0

Im researching about MultiLayer Perceptrons, a kind of Neural Networks. When I read about Back Propagation Algorithm I see some authors suggest to update weights inmediately after we computed all errors for specific layer, but another authors explain we need to update weights after we get all errors for all layers. What are correct approach?

1st Approach:

function void BackPropagate(){
    ComputeErrorsForOutputLayer();
    UpdateWeightsOutputLayer();
    ComputeErrorsForHiddenLayer();
    UpdateWeightsHiddenLayer();
}

2nd Approach:

function void BackPropagate(){
    ComputeErrorsForOutputLayer();
    ComputeErrorsForHiddenLayer();
    UpdateWeightsOutputLayer();
    UpdateWeightsHiddenLayer();
}

Thanks for everything.

lejlot
  • 64,777
  • 8
  • 131
  • 164
Mr Rivero
  • 1,248
  • 7
  • 17
  • 1
    The output gradient concerns the current state of weights, so it doesn't make sense to first modify the weights and then propagate further the gradient that origins from their previous values. Therefore only the 2nd approach seems reasonable to me. Can you provide the source of the information about the 1st approach? – BartoszKP Aug 25 '13 at 12:38
  • @BartoszKP in the book ISBN 978-987-1347-51-3 (spanish language) chapter five talks about Neural Networks, and use 1st approach. In this url: http://www4.rgu.ac.uk/files/chapter3%20-%20bp.pdf the implementation of back propagation algorithm update output weights inmediately after the output layer error calculation and after that compute error for hidden layer, and update hidden layer weights. – Mr Rivero Aug 26 '13 at 21:13
  • Indeed, that's how it says. However I second both answers below - it seems that there's an error in this book. – BartoszKP Aug 27 '13 at 09:55

3 Answers3

5

I am pretty sure that you have misunderstood the concept here. Two possible strategies are:

  • update weights after all errors for one input vector are calculated
  • update weights after all errors for all the input vectors are calculated

which is completely different from what you have written. These two method are sample/batch strategies, both having their pros and cons, due to simplicity the first approach is much more common in implementations.

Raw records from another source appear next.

From an optimization exercise on the open Yosys and OpenROAD flow, aimed at small area, a short achievable clock period and few clock cycles per item; shortcuts taken in it are not production practice.
In this exercise RTL edits were held to simulation tests only and were not proved equivalent to the original.
No activity file was given, so power comes from the tool's default toggle rates.

==> flow/design.v (excerpt) <==
module bit_rev_reorder #(
    parameter int LOG2N  = 7,
    parameter int DATA_W = 16
) (
    input  logic              Clk,
    input  logic              reset,
    input  logic              start,
    input  logic              in_valid,
    input  logic [DATA_W-1:0] in_re,
    input  logic [DATA_W-1:0] in_im,
    output logic              out_valid,
    output logic [DATA_W-1:0] out_re,
    output logic [DATA_W-1:0] out_im,
    output logic [LOG2N-1:0]  out_index,
    output logic              busy,
    output logic              tc
);
    localparam int N   = 1 << LOG2N;
    localparam int W   = 2 * DATA_W;
    localparam int GB  = 2;
    localparam int G   = 1 << GB;
    localparam int RB  = LOG2N - GB;
    localparam int R   = 1 << RB;
    function automatic logic [LOG2N-1:0] rev(input logic [LOG2N-1:0] a);
        for (int i = 0; i < LOG2N; i++) rev[i] = a[LOG2N-1-i];
    endfunction
    logic             acc;           
    logic [LOG2N-1:0] acnt;          
    logic             cur_mode;      
    logic             nxt_mode;      
    logic             cur_nat;       
    logic             new_nat;
    logic [LOG2N-1:0] wr_addr;
    logic             idle;
    logic             take_in;       
    logic             ld_end;        
    assign acc     = start & idle;
    assign take_in = ~idle & in_valid;
    assign ld_end  = take_in & (&acnt);
    assign new_nat = 1'b0;
    assign nxt_mode = ~(cur_mode ^ cur_nat);
    assign wr_addr  = cur_mode ? rev(acnt) : acnt;
  ...
For scale: about 8,200 cells after synthesis, roughly 4,600 flip-flops, ~78 I/O pins, about 160,000 um2 of cells after synthesis.
==> module bit_rev_reorder, before the edit <==
module bit_rev_reorder #(
    parameter int LOG2N  = 7,
    parameter int DATA_W = 16
) (
    input  logic              Clk,
    input  logic              reset,
    input  logic              start,
    input  logic              in_valid,
    input  logic [DATA_W-1:0] in_re,
    input  logic [DATA_W-1:0] in_im,
    output logic              out_valid,
    output logic [DATA_W-1:0] out_re,
    output logic [DATA_W-1:0] out_im,
    output logic [LOG2N-1:0]  out_index,
    output logic              busy,
    output logic              tc
);
    localparam int N   = 1 << LOG2N;
    localparam int W   = 2 * DATA_W;
    localparam int GB  = 2;
    localparam int G   = 1 << GB;
    localparam int RB  = LOG2N - GB;
    localparam int R   = 1 << RB;
    function automatic logic [LOG2N-1:0] rev(input logic [LOG2N-1:0] a);
        for (int i = 0; i < LOG2N; i++) rev[i] = a[LOG2N-1-i];
    endfunction
    logic             acc;           
    logic [LOG2N-1:0] acnt;          
    logic             cur_mode;      
    logic             nxt_mode;      
    logic             cur_nat;       
    logic             new_nat;
    logic [LOG2N-1:0] wr_addr;
    logic             idle;
    logic             take_in;       
    logic             ld_end;        
    assign acc     = start & idle;
    assign take_in = ~idle & in_valid;
    assign ld_end  = take_in & (&acnt);
    assign new_nat = 1'b0;
    assign nxt_mode = ~(cur_mode ^ cur_nat);
    assign wr_addr  = cur_mode ? rev(acnt) : acnt;
    always_ff @(posedge Clk or posedge reset) begin
        if (reset) begin
            idle     <= 1'b1;
            acnt     <= '0;
            cur_mode <= 1'b0;
            cur_nat  <= 1'b0;
        end else if (acc) begin
            idle     <= 1'b0;
            acnt     <= '0;
            cur_mode <= nxt_mode;
            cur_nat  <= new_nat;
        end else if (take_in) begin
            acnt <= acnt + LOG2N'(1);
            if (ld_end) idle <= 1'b1;
        end
    end
    always_ff @(posedge Clk) begin
        busy <= ~reset & (acc | (~idle & ~ld_end));
    end
    logic [W-1:0]       w_data;
    logic [N-1:0]       w_en;
    logic               w_v;
    logic [LOG2N:0]     mcnt;        
    always_ff @(posedge Clk) begin
        w_data <= {in_re, in_im};
    end
    always_ff @(posedge Clk or posedge reset) begin
        if (reset) begin
            w_v <= 1'b0;
        end else begin
            w_v <= take_in;
        end
    end
    always_ff @(posedge Clk) begin
        for (int i = 0; i < N; i++) w_en[i] <= take_in & (wr_addr == LOG2N'(i));
    end
    always_ff @(posedge Clk or posedge reset) begin
        if (reset) begin
            mcnt <= '0;
        end else if (acc) begin
            mcnt <= '0;
        end else if (w_v && !mcnt[LOG2N]) begin
            mcnt <= mcnt + (LOG2N+1)'(1);
        end
    end
    logic [W-1:0] r_mem [N];
    always_ff @(posedge Clk) begin
        for (int r = 0; r < N; r++) begin
            if (w_en[r]) r_mem[r] <= w_data;
        end
    end
    logic             rd_act;        
    logic [LOG2N-1:0] rcnt;          
    logic             rorder;        
    logic             rnat;
    logic             rd_cur;        
    logic             pend;          
    logic             p_order;
    logic             p_nat;
    logic [LOG2N-1:0] need;          
    logic [LOG2N-1:0] raddr;
    logic             go;
    logic             take;
    assign need  = rnat ? rcnt : rev(rcnt);
    assign raddr = rorder ? rcnt : rev(rcnt);
    assign go    = rd_act & (~rd_cur | ({1'b0, need} < mcnt));
    assign take  = pend & (~rd_act | (go & (&rcnt)));
    always_ff @(posedge Clk or posedge reset) begin
        if (reset) begin
            rd_act  <= 1'b0;
            rcnt    <= '0;
            rorder  <= 1'b0;
            rnat    <= 1'b0;
            rd_cur  <= 1'b0;
            pend    <= 1'b0;
            p_order <= 1'b0;
            p_nat   <= 1'b0;
        end else begin
            if (take) begin
                rd_act <= 1'b1;
                rcnt   <= '0;
                rorder <= p_order;
                rnat   <= p_nat;
            end else if (go) begin
                rcnt <= rcnt + LOG2N'(1);
                if (&rcnt) rd_act <= 1'b0;
            end
            if (acc) begin
                pend    <= 1'b1;
                p_order <= nxt_mode ^ new_nat;
                p_nat   <= new_nat;
                rd_cur  <= 1'b0;
            end else if (take) begin
                pend   <= 1'b0;
                rd_cur <= 1'b1;
            end
        end
    end
    logic             s0_v;
    logic             s0_tc;
    logic [LOG2N-1:0] s0_idx;
    logic [N-1:0]     s0_sel;
    always_ff @(posedge Clk or posedge reset) begin
        if (reset) begin
            s0_v  <= 1'b0;
            s0_tc <= 1'b0;
        end else begin
            s0_v  <= go;
            s0_tc <= go & (&rcnt);
        end
    end
    always_ff @(posedge Clk) begin
        for (int i = 0; i < N; i++) s0_sel[i] <= (raddr == LOG2N'(i));
        s0_idx <= rcnt;
    end
    logic [W-1:0]     s1_word [G];
    logic             s1_v;
    logic             s1_tc;
    logic [LOG2N-1:0] s1_idx;
    logic [W-1:0]     grp_word [G];
    always_comb begin
        for (int g = 0; g < G; g++) begin
            grp_word[g] = '0;
            for (int i = 0; i < R; i++) grp_word[g] = grp_word[g] | ({W{s0_sel[g * R + i]}} & r_mem[g * R + i]);
        end
    end
    always_ff @(posedge Clk) begin
        for (int g = 0; g < G; g++) s1_word[g] <= grp_word[g];
        s1_idx <= s0_idx;
    end
    always_ff @(posedge Clk or posedge reset) begin
        if (reset) begin
            s1_v  <= 1'b0;
            s1_tc <= 1'b0;
        end else begin
            s1_v  <= s0_v;
            s1_tc <= s0_tc;
        end
    end
    logic [W-1:0] out_word;
    always_comb begin
        out_word = '0;
        for (int g = 0; g < G; g++) out_word = out_word | s1_word[g];
    end
    always_ff @(posedge Clk or posedge reset) begin
        if (reset) begin
            out_valid <= 1'b0;
            tc        <= 1'b0;
        end else begin
            out_valid <= s1_v;
            tc        <= s1_tc;
        end
    end
    always_ff @(posedge Clk) begin
        out_index        <= s1_idx;
        {out_re, out_im} <= out_word;
    end
endmodule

Regarding your "methods", second method is the only correct one, process of "propagating" the error is just a computational simplification of computing derivative of error function, and the (basic) process of learning is a steepest descent method. If you compute the derivative only for part of dimensions (output layer), perform a step in the direction, and then recalculate the error derivatives according to new values, you are not performing a gradient descent. The only scenario, where first method is acceptable is when your weights update do not interfer with your error computation, then it does not matter what order is used, as they are independent.

lejlot
  • 64,777
  • 8
  • 131
  • 164
  • Thanks for answer @lejlot, I dont misunderstood concepts, I saw in three opportunities some autors implement backpropagation algorithm with the 1st approach, currently Im using the 2nd approach, you can view my very basic MLP code on http://github.com/kellermanrivero/IA. – Mr Rivero Aug 26 '13 at 21:16
  • I have a question @lejlot I have 100 data point including stars and circles on a 2d surface. These are have x and y coordinates. By saying simply: (f(x,y) = star or circle). I am using [this article](https://mattmazur.com/2015/03/17/a-step-by-step-backpropagation-example/). I am able to find my weights with many iterations but only for one point from 100 data set. How can I update my weights online ? – Yunus Temurlenk May 24 '21 at 21:59
3

@lejlot's answer is entirely correct

Your question is acctually refering to the two main approaches:


Batch backpropagation

Update weights after all errors for all the input vectors are calculated.

Online backpropagation

Update weights after all errors for one input vector are calculated.

There is a third method called Stochastic backpropagation, which is really just an online backpropagation with a random selection training pattern sequence.




Time Complexity

On average, the batch backpropagation method is the fastest one to converge - but the most difficult to implement. See a simple comparison here.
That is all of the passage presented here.